[Cryptography] Vulnerability of RSA vs. DLP to single-bit faults

Jerry Leichter leichter at lrw.com
Sun Nov 2 14:56:13 EST 2014

On Nov 2, 2014, at 6:13 AM, Michael Kjörling <michael at kjorling.se> wrote:
> ...If I then fill that block by for example reading key data from disk, let's just say that with 50% probability, I have a bad situation because RAM now holds something other than what came from storage. _Reliably_
> detecting the problem without hardware support is a non-trivial
> problem; _at a minimum_, all memory-writing operations would need to
> double-check the results in a way that is immune to caching.
Cue the famous Arpanet collapse of 1980.  For those whose memories have lost the bits, or never had them:  Multiple things contributed, but one router - IMP, in those days - developed a stuck-at-zero block of memory.  Unfortunately what was in that block of memory was the table of distances to other nodes.  The Arpanet used a distance-vector routing algorithm, in which each not maintains such a table and floods it to its nearest neighbors.  The net effect was that that IMP informed all other IMP's that it had a path of length 0 to every node on the Arpanet - promptly re-direction *all* traffic on the Arpanet to itself.

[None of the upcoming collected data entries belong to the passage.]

File: config.mk
export PLATFORM = sky130hd
export DESIGN_NAME = motion_event_top
export DESIGN_NICKNAME = d
export VERILOG_FILES = /design/src/logic/motion_event_pkg.sv /design/src/logic/axis_compare.sv /design/src/logic/motion_event_top.sv
export SDC_FILE = /design/constraint.sdc
export NUM_CORES = 1
export LEC_CHECK = 0
export ABC_AREA = 1
export BUFFER_PORTS_ARGS = -buffer_cell sky130_fd_sc_hd__buf_2
export CAP_MARGIN = 10
export CORE_UTILIZATION = 39
export DETAILED_ROUTE_END_ITERATION = 6
export SYNTH_ARGS = -nofsm -noshare
export SYNTH_HDL_FRONTEND = slang
export SYNTH_SLANG_ARGS = --single-unit
File: constraint.sdc
create_clock -name core_clk_i -period 4.9 [get_ports core_clk_i]
set_clock_uncertainty 0.1 [all_clocks]
set_input_delay 0.735 -clock core_clk_i [delete_from_list [all_inputs] [get_ports core_clk_i]]
set_output_delay 0.735 -clock core_clk_i [all_outputs]
set_load 0.02 [all_outputs]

The table was actually checksummed in memory, but the checksum used computed a zero result for an all-zero input - so it passed.  There were other issues that made this worse - see http://www.csl.sri.com/users/neumann/umd+H2_5.html for a discussion - but two lessons learned were (a) the checksum must follow the data from birth to death - memory to network transmission to memory to use, in this case; (b) given that stuck-at-zero (and stuck-at-one) are common failure modes, checksums should be designed so that the checksum of all zeroes is not zero, and the checksum of all ones is not one.

(Related long-ago story:  The original VAX, the 11/780, had a UBA - Unibus adapter - to allow it to use existing peripherals designed for PDP-11.  Among those peripherals was the first DEC Ethernet adapter, the DEUNA.  The Unibus had no parity, much less ECC, checking - at the time of its design in 1969 it was considered too expensive and complex.  (In fact, the whole Unibus design was based on keeping the necessary logic to an absolute minimum - extra logic was a big deal in MSI days.)  The Unibus was also known to corrupt bits if the devices on it drew too much power - and the DEUNA was a *very* power-hungry device; it could share a Unibus only with low-powered devices.  (You could have more than one UBA on a VAX 11/780, so this wasn't a killer constraint.)

If you transferred stuff through DECnet - this would have been Phase II DECnet, which only did one-hop routing; you had to specify a path if you wanted to go multi-hop), the only part of the low-level path that was *not* checksummed was the transit of the data from the DEUNA over the UBA to memory, and then back.  The analogue of FTP used with DECnet *did* compute an end-to-end checksum.  File transfers would appear to work - but on completion would report a "DAP CRC checksum failure" when the end-to-end checksum didn't match.  You could be pretty sure that the cause was someone's overloaded DEUNA.  Those who understood this stuff would look at the path the data had followed and then use divide-and-conquer to find the machine that was corrupting the data.  Many a VAX system manager came in to work to find mail from someone he'd never heard of telling him that his DEUNA was on an overloaded UBA - the management software for DECnet allowed you to determine pretty exactly how the device forwarding the packets was configured on the machine.)